[Data under study]

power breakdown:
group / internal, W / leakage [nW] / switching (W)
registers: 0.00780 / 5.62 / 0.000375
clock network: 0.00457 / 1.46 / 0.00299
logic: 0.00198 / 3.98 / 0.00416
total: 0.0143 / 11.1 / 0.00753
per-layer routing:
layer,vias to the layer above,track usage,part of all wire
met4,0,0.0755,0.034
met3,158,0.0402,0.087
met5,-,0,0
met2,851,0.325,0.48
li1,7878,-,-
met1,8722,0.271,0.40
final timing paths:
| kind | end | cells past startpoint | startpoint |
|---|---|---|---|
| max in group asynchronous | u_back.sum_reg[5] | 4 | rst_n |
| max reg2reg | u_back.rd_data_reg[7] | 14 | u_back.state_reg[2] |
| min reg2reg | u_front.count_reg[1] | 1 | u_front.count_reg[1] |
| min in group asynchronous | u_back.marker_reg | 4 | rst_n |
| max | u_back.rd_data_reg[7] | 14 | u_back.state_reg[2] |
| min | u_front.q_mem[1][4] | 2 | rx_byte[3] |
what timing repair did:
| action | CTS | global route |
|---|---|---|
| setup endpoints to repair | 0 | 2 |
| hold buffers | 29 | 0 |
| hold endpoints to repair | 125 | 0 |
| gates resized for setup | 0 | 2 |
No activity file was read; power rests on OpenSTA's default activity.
==> config.mk <==
export PLATFORM = sky130hd
export DESIGN_NAME = rgb_to_hsv_8bit_top
export DESIGN_NICKNAME = d
export VERILOG_FILES = /design/src/sv/rth_pkg.sv /design/src/sv/rth_prep.sv /design/src/sv/rth_cell.sv /design/src/sv/rth_post.sv /design/src/sv/rgb_to_hsv_8bit_top.sv
export SDC_FILE = /design/constraint.sdc
export NUM_CORES = 1
export LEC_CHECK = 0
export ABC_AREA = 1
export BUFFER_PORTS_ARGS = -buffer_cell sky130_fd_sc_hd__buf_4
export CELL_PAD_IN_SITES_DETAIL_PLACEMENT = 1
export CELL_PAD_IN_SITES_GLOBAL_PLACEMENT = 1
export CORE_ASPECT_RATIO = 0.5
export CORE_MARGIN = 3
export CORE_UTILIZATION = 40
export DETAILED_ROUTE_END_ITERATION = 12
export GPL_TIMING_DRIVEN = 0
export PLACE_DENSITY = 0.65
export SYNTH_ARGS = -nofsm -noshare
export SYNTH_HDL_FRONTEND = slang
export SYNTH_SLANG_ARGS = --single-unit
==> constraint.sdc <==
create_clock -name i_clk -period 14 [get_ports i_clk]
set_input_delay 0.7 -clock i_clk [delete_from_list [all_inputs] [get_ports i_clk]]
set_output_delay 0.7 -clock i_clk [all_outputs]
set_load 0.02 [all_outputs]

[/Data under study]

What you have to do -
Going through the data above, state how many lines include the word "group"; only that number is needed.

Reply to the task -
3